Once the line containing "57.56 | 1.173 |" is found, please set it down along with each following line, exactly, to the end of the material.

-- Opening Marker --

==> src/rtl/cpu_control_unit_if.sv <==
// rtl/cpu_control_unit_if.sv - control unit <-> exec unit / memory signal bundle
interface cpu_control_unit_if;
  // Exec-unit status and memory acknowledge into the control unit
  logic [15:0] IR;
  logic        C;
  logic        N;
  logic        Z;
  logic        mem_ack;

  // Exec-unit controls and memory request out of the control unit
  logic        adr_sel;
  logic        s_sel;
  logic        pc_sel;
  logic        pc_ld;
  logic        pc_inc;
  logic        ir_ld;
  logic        W_en;
  logic [2:0]  W_Adr;
  logic [2:0]  R_Adr;
  logic [2:0]  S_Adr;
  logic [3:0]  ALU_OP;
  logic        mem_req;
  logic        mem_we;
  logic        halted;
  logic [3:0]  state;

  modport master (
    input  IR, C, N, Z, mem_ack,
    output adr_sel, s_sel, pc_sel, pc_ld, pc_inc, ir_ld, W_en,
           W_Adr, R_Adr, S_Adr, ALU_OP, mem_req, mem_we, halted, state
  );

  modport slave (
    output IR, C, N, Z, mem_ack,
    input  adr_sel, s_sel, pc_sel, pc_ld, pc_inc, ir_ld, W_en,
           W_Adr, R_Adr, S_Adr, ALU_OP, mem_req, mem_we, halted, state
  );
endinterface

==> src/rtl/cpu_control_unit.sv <==
// rtl/cpu_control_unit.sv - fetch/decode/execute sequencer for the 16-bit exec unit
module cpu_control_unit #(
  parameter logic [3:0] ALU_PASS_S = 4'h1,
  parameter logic [3:0] ALU_PASS_R = 4'h2
) (
  input  logic               clk,
  input  logic               reset,
  cpu_control_unit_if.master bus
);

  typedef enum logic [3:0] {
    S_FETCH  = 4'd0,
    S_DECODE = 4'd1,
    S_ALU    = 4'd2,
    S_LD     = 4'd3,
    S_ST     = 4'd4,
    S_BR     = 4'd5,
    S_JR     = 4'd6,
    S_HALT   = 4'd7
  } state_t;

  state_t state_q, state_d;
  logic   cf_q, nf_q, zf_q;
  logic   cf_d, nf_d, zf_d;

  logic       adr_sel, s_sel, pc_sel, pc_ld, pc_inc, ir_ld, w_en;
  logic       mem_req, mem_we, halted;
  logic [2:0] w_adr, r_adr, s_adr;
  logic [3:0] alu_op;
  logic [3:0] op;

  // IR[2:0] only carries the low branch-offset bits, which the exec unit consumes
  logic unused_ir_bits;
  assign unused_ir_bits = ^bus.IR[2:0];

  assign op = bus.IR[15:12];

  // Next-state, flag capture and Mealy control outputs; reset forces a quiet cycle
  always_comb begin
    state_d = state_q;
    cf_d    = cf_q;
    nf_d    = nf_q;
    zf_d    = zf_q;
    adr_sel = 1'b0;
    s_sel   = 1'b0;
    pc_sel  = 1'b0;
    pc_ld   = 1'b0;
    pc_inc  = 1'b0;
    ir_ld   = 1'b0;
    w_en    = 1'b0;
    mem_req = 1'b0;
    mem_we  = 1'b0;
    halted  = 1'b0;
    alu_op  = 4'h0;
    w_adr   = 3'd0;
    r_adr   = 3'd0;
    s_adr   = 3'd0;

    // During FETCH the IR still holds the previous instruction, so keep addresses quiet
    if (state_q != S_FETCH) begin
      w_adr = bus.IR[11:9];
      r_adr = bus.IR[8:6];
      s_adr = bus.IR[5:3];
    end

    case (state_q)
      S_FETCH: begin
        mem_req = 1'b1;
        if (bus.mem_ack) begin
          ir_ld   = 1'b1;
          pc_inc  = 1'b1;
          state_d = S_DECODE;
        end
      end
      S_DECODE: begin
        if (op <= 4'h9) begin
          state_d = S_ALU;
        end else begin
          case (op)
            4'hA:        state_d = S_LD;
            4'hB:        state_d = S_ST;
            4'hC, 4'hE:  state_d = S_BR;
            4'hD:        state_d = S_JR;
            default:     state_d = S_HALT;
          endcase
        end
      end
      S_ALU: begin
        alu_op  = op;
        w_en    = 1'b1;
        cf_d    = bus.C;
        nf_d    = bus.N;
        zf_d    = bus.Z;
        state_d = S_FETCH;
      end
      S_LD: begin
        adr_sel = 1'b1;
        mem_req = 1'b1;
        if (bus.mem_ack) begin
          s_sel   = 1'b1;
          alu_op  = ALU_PASS_S;
          w_en    = 1'b1;
          state_d = S_FETCH;
        end
      end
      S_ST: begin
        // Store data and address are held unchanged for the whole wait
        adr_sel = 1'b1;
        alu_op  = ALU_PASS_S;
        mem_req = 1'b1;
        mem_we  = 1'b1;
        if (bus.mem_ack) begin
          state_d = S_FETCH;
        end
      end
      S_BR: begin
        // Offset is added to the PC already incremented by the fetch
        if ((op == 4'hC && zf_q) || (op == 4'hE && nf_q)) begin
          pc_ld = 1'b1;
        end
        state_d = S_FETCH;
      end
      S_JR: begin
        alu_op  = ALU_PASS_R;
        pc_sel  = 1'b1;
        pc_ld   = 1'b1;
        state_d = S_FETCH;
      end
      S_HALT: begin
        halted = 1'b1;
      end
      default: begin
        state_d = S_FETCH;
      end
    endcase

    if (reset) begin
      state_d = S_FETCH;
      cf_d    = 1'b0;
      nf_d    = 1'b0;
      zf_d    = 1'b0;
      adr_sel = 1'b0;
      s_sel   = 1'b0;
      pc_sel  = 1'b0;
      pc_ld   = 1'b0;
      pc_inc  = 1'b0;
      ir_ld   = 1'b0;
      w_en    = 1'b0;
      mem_req = 1'b0;
      mem_we  = 1'b0;
      halted  = 1'b0;
      alu_op  = 4'h0;
      w_adr   = 3'd0;
      r_adr   = 3'd0;
      s_adr   = 3'd0;
    end
  end

  // State and latched branch flags
  always_ff @(posedge clk) begin
    if (reset) begin
      state_q <= S_FETCH;
      cf_q    <= 1'b0;
      nf_q    <= 1'b0;
      zf_q    <= 1'b0;
    end else begin
      state_q <= state_d;
      cf_q    <= cf_d;
      nf_q    <= nf_d;
      zf_q    <= zf_d;
    end
  end

  assign bus.adr_sel = adr_sel;
  assign bus.s_sel   = s_sel;
  assign bus.pc_sel  = pc_sel;
  assign bus.pc_ld   = pc_ld;
  assign bus.pc_inc  = pc_inc;
  assign bus.ir_ld   = ir_ld;
  assign bus.W_en    = w_en;
  assign bus.W_Adr   = w_adr;
  assign bus.R_Adr   = r_adr;
  assign bus.S_Adr   = s_adr;
  assign bus.ALU_OP  = alu_op;
  assign bus.mem_req = mem_req;
  assign bus.mem_we  = mem_we;
  assign bus.halted  = halted;
  assign bus.state   = reset ? 4'd0 : state_q;

endmodule
==> config.mk <==
export PLATFORM = sky130hd
export DESIGN_NAME = arp_rx_flat
export DESIGN_NICKNAME = d
export VERILOG_FILES = /design/src/rtl/arp_pkg.sv /design/src/rtl/arp_rx_if.sv /design/src/rtl/arp_rx.sv /design/src/flat_wrapper.sv
export SDC_FILE = /design/constraint.sdc
export NUM_CORES = 1
export LEC_CHECK = 0
export CAP_MARGIN = 20
export CORE_UTILIZATION = 45
export CTS_BUF_LIST = sky130_fd_sc_hd__clkbuf_4 sky130_fd_sc_hd__clkbuf_8
export CTS_CLUSTER_DIAMETER = 100
export CTS_CLUSTER_SIZE = 28
export DETAILED_ROUTE_END_ITERATION = 8
export GPL_TIMING_DRIVEN = 0
export PLACE_DENSITY_LB_ADDON = 0.1
export SETUP_SLACK_MARGIN = 0.3
export SLEW_MARGIN = 20
export SYNTH_ARGS = -nofsm -noshare
export SYNTH_HDL_FRONTEND = slang
export SYNTH_SLANG_ARGS = --single-unit
==> constraint.sdc <==
create_clock -name clk -period 3.87 [get_ports clk]
set_input_delay 0.774 -clock clk [delete_from_list [all_inputs] [get_ports clk]]
set_output_delay 0.774 -clock clk [all_outputs]
set_load 0.02 [all_outputs]
## src/rtl/instr_decode_stage.sv

```systemverilog
// rtl/instr_decode_stage.sv - instruction decode stage with one-entry skid buffer
// Decodes 16-bit instructions into a registered field/control bundle; valid/ready in and out.
module instr_decode_stage #(
   parameter int PC_W    = 16,
   parameter int INSTR_W = 16
) (
   input  logic               clk,
   input  logic               rst_n,
   input  logic               flush,
   input  logic               in_valid,
   output logic               in_ready,
   input  logic [INSTR_W-1:0] in_instr,
   input  logic [PC_W-1:0]    in_pc,
   output logic               out_valid,
   input  logic               out_ready,
   output logic [PC_W-1:0]    out_pc,
   output logic [3:0]         d_opcode,
   output logic [2:0]         d_rd,
   output logic [2:0]         d_rs1,
   output logic [2:0]         d_rs2,
   output logic [2:0]         d_funct,
   output logic [4:0]         d_imm5,
   output logic               d_is_imm,
   output logic               d_reg_we,
   output logic               d_mem_rd,
   output logic               d_mem_wr,
   output logic               d_branch,
   output logic               d_illegal
);

   typedef struct packed {
      logic [3:0] opcode;
      logic [2:0] rd;
      logic [2:0] rs1;
      logic [2:0] rs2;
      logic [2:0] funct;
      logic [4:0] imm5;
      logic       is_imm;
      logic       reg_we;
      logic       mem_rd;
      logic       mem_wr;
      logic       branch;
      logic       illegal;
   } dec_t;

   function automatic dec_t decode(input logic [INSTR_W-1:0] instr);
      dec_t d;
      d        = '0;
      d.opcode = instr[15:12];
      d.rd     = instr[11:9];
      d.rs1    = instr[8:6];
      if (instr[15:12] == 4'h0) begin
         d.rs2   = instr[5:3];
         d.funct = instr[2:0];
      end else begin
         d.imm5  = instr[4:0];
      end
      case (instr[15:12])
         4'h0:             d.reg_we = 1'b1;
         4'h1, 4'h2, 4'h3: begin d.is_imm = 1'b1; d.reg_we = 1'b1; end
         4'h4:             begin d.is_imm = 1'b1; d.reg_we = 1'b1; d.mem_rd = 1'b1; end
         4'h5:             begin d.is_imm = 1'b1; d.mem_wr = 1'b1; end
         4'h6, 4'h7:       begin d.is_imm = 1'b1; d.branch = 1'b1; end
         4'hF:             d.illegal = 1'b0;
         default:          d.illegal = 1'b1;
      endcase
      return d;
   endfunction

   logic               skid_valid;
   logic [INSTR_W-1:0] skid_instr;
   logic [PC_W-1:0]    skid_pc;
   dec_t               dec_q;
   dec_t               dec_src;
   logic [PC_W-1:0]    src_pc;
   logic               accept;
   logic               out_load;

   // in_ready is a flop that mirrors skid emptiness, so out_ready never reaches it combinationally
   always_comb begin
      accept   = in_valid & in_ready;
      out_load = ~out_valid | out_ready;
      dec_src  = decode(skid_valid ? skid_instr : in_instr);
      src_pc   = skid_valid ? skid_pc : in_pc;
   end

   always_ff @(posedge clk) begin
      if (!rst_n) begin
         out_valid  <= 1'b0;
         dec_q      <= '0;
         out_pc     <= '0;
         skid_valid <= 1'b0;
         skid_instr <= '0;
         skid_pc    <= '0;
         in_ready   <= 1'b1;
      end else if (flush) begin
         out_valid  <= 1'b0;
         skid_valid <= 1'b0;
         in_ready   <= 1'b1;
      end else if (out_load) begin
         // skid entry, when present, always drains before any new input
         if (skid_valid || accept) begin
            out_valid <= 1'b1;
            dec_q     <= dec_src;
            out_pc    <= src_pc;
         end else begin
            out_valid <= 1'b0;
         end
         skid_valid <= 1'b0;
         in_ready   <= 1'b1;
      end else if (accept) begin
         skid_valid <= 1'b1;
         skid_instr <= in_instr;
         skid_pc    <= in_pc;
         in_ready   <= 1'b0;
      end
   end

   assign d_opcode  = dec_q.opcode;
   assign d_rd      = dec_q.rd;
   assign d_rs1     = dec_q.rs1;
   assign d_rs2     = dec_q.rs2;
   assign d_funct   = dec_q.funct;
   assign d_imm5    = dec_q.imm5;
   assign d_is_imm  = dec_q.is_imm;
   assign d_reg_we  = dec_q.reg_we;
   assign d_mem_rd  = dec_q.mem_rd;
   assign d_mem_wr  = dec_q.mem_wr;
   assign d_branch  = dec_q.branch;
   assign d_illegal = dec_q.illegal;

endmodule

```

## config.mk

```make
export PLATFORM = sky130hd
export DESIGN_NAME = instr_decode_stage
export DESIGN_NICKNAME = d
export VERILOG_FILES = /design/src/rtl/instr_decode_stage.sv
export SDC_FILE = /design/constraint.sdc
export NUM_CORES = 1
export LEC_CHECK = 0
export CORE_ASPECT_RATIO = 1.1
export CORE_MARGIN = 3
export CORE_UTILIZATION = 50
export DETAILED_ROUTE_END_ITERATION = 10
export HOLD_SLACK_MARGIN = 0.12
export PLACE_DENSITY = 0.9
export SYNTH_ARGS = -nofsm -noshare
export SYNTH_HDL_FRONTEND = slang
export SYNTH_SLANG_ARGS = --single-unit
```

## constraint.sdc

```tcl
create_clock -name clk -period 1.6 [get_ports clk]
set_input_delay 0.32 -clock clk [delete_from_list [all_inputs] [get_ports clk]]
set_output_delay 0.32 -clock clk [all_outputs]
set_load 0.01 [all_outputs]
```

==> metrics.cfg <==
[status]
status = complete, no violations

[final_layout]
syn2layout_area_growth_pct = 33.50
fin_nets = 497
drive_gt1_share_pct = 18.28
n_antenna_cell = 0
n_fill_cell = 522
finalNonFillerCells = 550

[placed_design]
dp_cells = 534
dpl.hpwl_um = 6946
io_buffers = 81
gp_congestion = 0.9041

[floorplan]
placement_rows = 32
coreArea_um2 = 7087
pin_count = 82
die_x_um = 87.74
start_util_pct = 51.85
dieArea_um2 = 8416
fp.dieH_um = 95.92

[sta]
rsz0062_at_grt = false
fmax_mhz = 636.8
fin_skew_ns = 0.01158
fin_crit_sh_pct = 98.15
worst_slew_pin_slew_ns = 0.4672
hold_viol = 0
holdWs_ns = 0.4784
setup_viol = 0
min_period_ns = 1.570
setup_tns_ns = 0
slew_viol_final = 0
maxSlewHeadroom_pct = 68.79

[cts]
cts-root-buf = clkbuf_8
cts-buffers-inserted = 9
clock_sinks = 78
cts_tree = built
htree_levels = 3
clk_path_buf_depth = 2
clkSlewWorstSetupHoldPaths_ns = 0.09
clk_latency_ns = 0.36
cts_post_setup_buffers_inserted = 0
cts_hold_buf = 0

[logic_synthesis]
synth_top_area_share_pct = 42.49
yosysSeqAreaShare_pct = 42.49
synthCells = 379
syn_nets = 416
async_flop_share_pct = 0
synthTopCellsByArea = dfxtp_1, mux2i_1, a211oi_2
ys_seq_elements = 78
synth-edff-count = 0
synthFlopType = dfxtp_1
syn_avg_cell_area_um2 = 9.696
ys_types = 44
synth_area_um2 = 3675
synth_top_area_cell = dfxtp_1
ys_warn_count = 0

[critical_path]
worst-setup-path-type = reg2out
max_stage_delay_ns = 0.57
cp.arrival_ns = 1.25
path_buf_inv = 1
cp_data_required_time_ns = 1.28
cp_top_family = buffers and inverters
cp_cell_sequence = clkdlybuf4s50_1
critPathMaxFanout = 2
endpoint_kind = primary output
cpMaxStageDelayCell = clkdlybuf4s50_1
start_kind = flip-flop

[power_and_ir_drop]
p_total_w = 0.004216
power_density_nw_per_um2 = 859.3
p_leak_nw = 1.948
ir_drop_mv = 0.5719

[routing]
via_per_inst = 6.316
vias = 3474
drcViolationCount = 0
dr.first_iter.drc_count = 294
drt_wl_total_um = 10350
drt-pass1-iter-count = 5
antenna_left = 0
wl_per_cell_um = 18.82

[min_path]
hp-class = reg2reg

[run]
maxCapViolCount = 0

[global_routing]
antenna_found_initial = 0
grt_pass1_wl_um = 16490
grt_max_degree = 28
overflow = 0
grt_pass1_vias = 3312
grt_use_total_pct = 25.02

==> metrics by stage <==
step                      util, %  setup WS, ns  area [um2]
after floorplan                 -        0.2401        3675
final                       69.23       0.02967        4906
after global routing        69.23    0.00007006        4906
after CTS                   68.45      0.002567        4851
after detailed placement    65.77       -0.2530        4661
after global placement      65.77       -0.1844        4661
==> layout by cell type (no fill, tap or decap), types with 3 or more instances in the layout <==
cell type,instances
o311ai_0,7
mux2_2,4
o311ai_1,9
a31oi_1,30
nand3_1,33
buf_12,6
dfxtp_1,76
o31ai_1,11
inv_1,3
buf_4,26
mux2i_1,26
o41ai_1,5
clkbuf_8,10
a211oi_2,18
dlygate4sd2_1,8
a211oi_1,8
a21oi_1,33
dlymetal6s2s_1,19
clkdlybuf4s50_1,53
nand2_1,6
o21ai_0,33
==> registers in the layout (all words and copies together), names as in the netlist <==
name        count
out_pc         16
skid_instr     16
skid_pc        16
d_imm5          5
d_opcode        4
d_funct         3
d_rd            3
d_rs1           3
d_rs2           3
d_branch        1
d_illegal       1
d_is_imm        1
d_mem_rd        1
d_mem_wr        1
d_reg_we        1
in_ready        1
out_valid       1
skid_valid      1
==> final timing paths <==
| kind | slack [ns] | to | depth (start not counted) | from |
|---|---|---|---|---|
| min reg2reg | 0.48 | skid_instr[1]$_SDFFE_PN0P_ | 2 | skid_instr[1]$_SDFFE_PN0P_ |
| min | 0.48 | skid_instr[1]$_SDFFE_PN0P_ | 2 | skid_instr[1]$_SDFFE_PN0P_ |
| max reg2reg | 0.12 | out_pc[10]$_SDFFE_PN0P_ | 4 | skid_valid$_SDFFE_PP0P_ |
| max | 0.03 | d_opcode[3] | 1 | d_opcode[3]$_SDFFE_PN0P_ |
==> metal layers <==
layer  vias to the layer above  share of wire, %  wire (um)  track usage [%]
li1                       1635                 -          -                -
met1                      1676                43       4433            34.36
met2                       142                49       5077            38.82
met3                        21               6.1        628            4.795
met4                         0               2.0        212            9.591
met5                         -                 0          0                0
==> cell families after synthesis <==
family          Yosys count  share of synthesized area, %
compound gates          160                         30.98
mux                      32                         9.227
flops                    78                         42.49
buf+inv                  48                         7.116
simple gates             61                         10.18
==> synthesized netlist by cell type, types with 2 or more instances <==
master / n
dfxtp_1: 78
nor3b_2: 2
a21oi_1: 33
o31ai_1: 11
buf_2: 14
nor3_1: 3
and4b_1: 2
mux2_2: 4
o311ai_0: 8
o41ai_1: 5
a31oi_1: 30
buf_6: 6
nor2b_1: 2
buf_4: 2
inv_2: 2
nand2b_1: 2
mux2i_1: 26
nor3b_1: 2
nand2_1: 6
a211oi_2: 18
a211oi_1: 8
nand3_1: 33
nor2_1: 2
o21ai_0: 33
clkbuf_1: 19
inv_1: 3
o311ai_1: 8
==> power by group <==
part,internal [W],leakage (nW),switching (W)
Sequential,0.00201,0.635,0.0000435
Combinational,0.000322,1.21,0.000337
Clock,0.000768,0.104,0.000740
Total,0.00309,1.95,0.00112
==> area by class of cell <==
| cell class | count | area, um2 | area share, % |
|---|---|---|---|
| well taps | 85 | 106.4 | 2.168 |
| inverters | 5 | 18.77 | 0.3826 |
| multi-input cells | 253 | 1857 | 37.85 |
| repair buffers | 113 | 1159 | 23.62 |
| clock inverters | 5 | 57.56 | 1.173 |
| flip-flops and latches | 78 | 1567 | 31.93 |
| clock buffers | 11 | 141.4 | 2.882 |
==> timing repair <==
item / 4_1_cts / 5_1_grt
gates resized for setup: 9 / 22
setup endpoints to repair: 8 / 26
pin swaps: 0 / 0
Note: power is estimated with default switching activity, not from simulation.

-- Closing Marker --

◆ **Solution below**:
| clock inverters | 5 | 57.56 | 1.173 |
| flip-flops and latches | 78 | 1567 | 31.93 |
| clock buffers | 11 | 141.4 | 2.882 |
==> timing repair <==
item / 4_1_cts / 5_1_grt
gates resized for setup: 9 / 22
setup endpoints to repair: 8 / 26
pin swaps: 0 / 0
Note: power is estimated with default switching activity, not from simulation.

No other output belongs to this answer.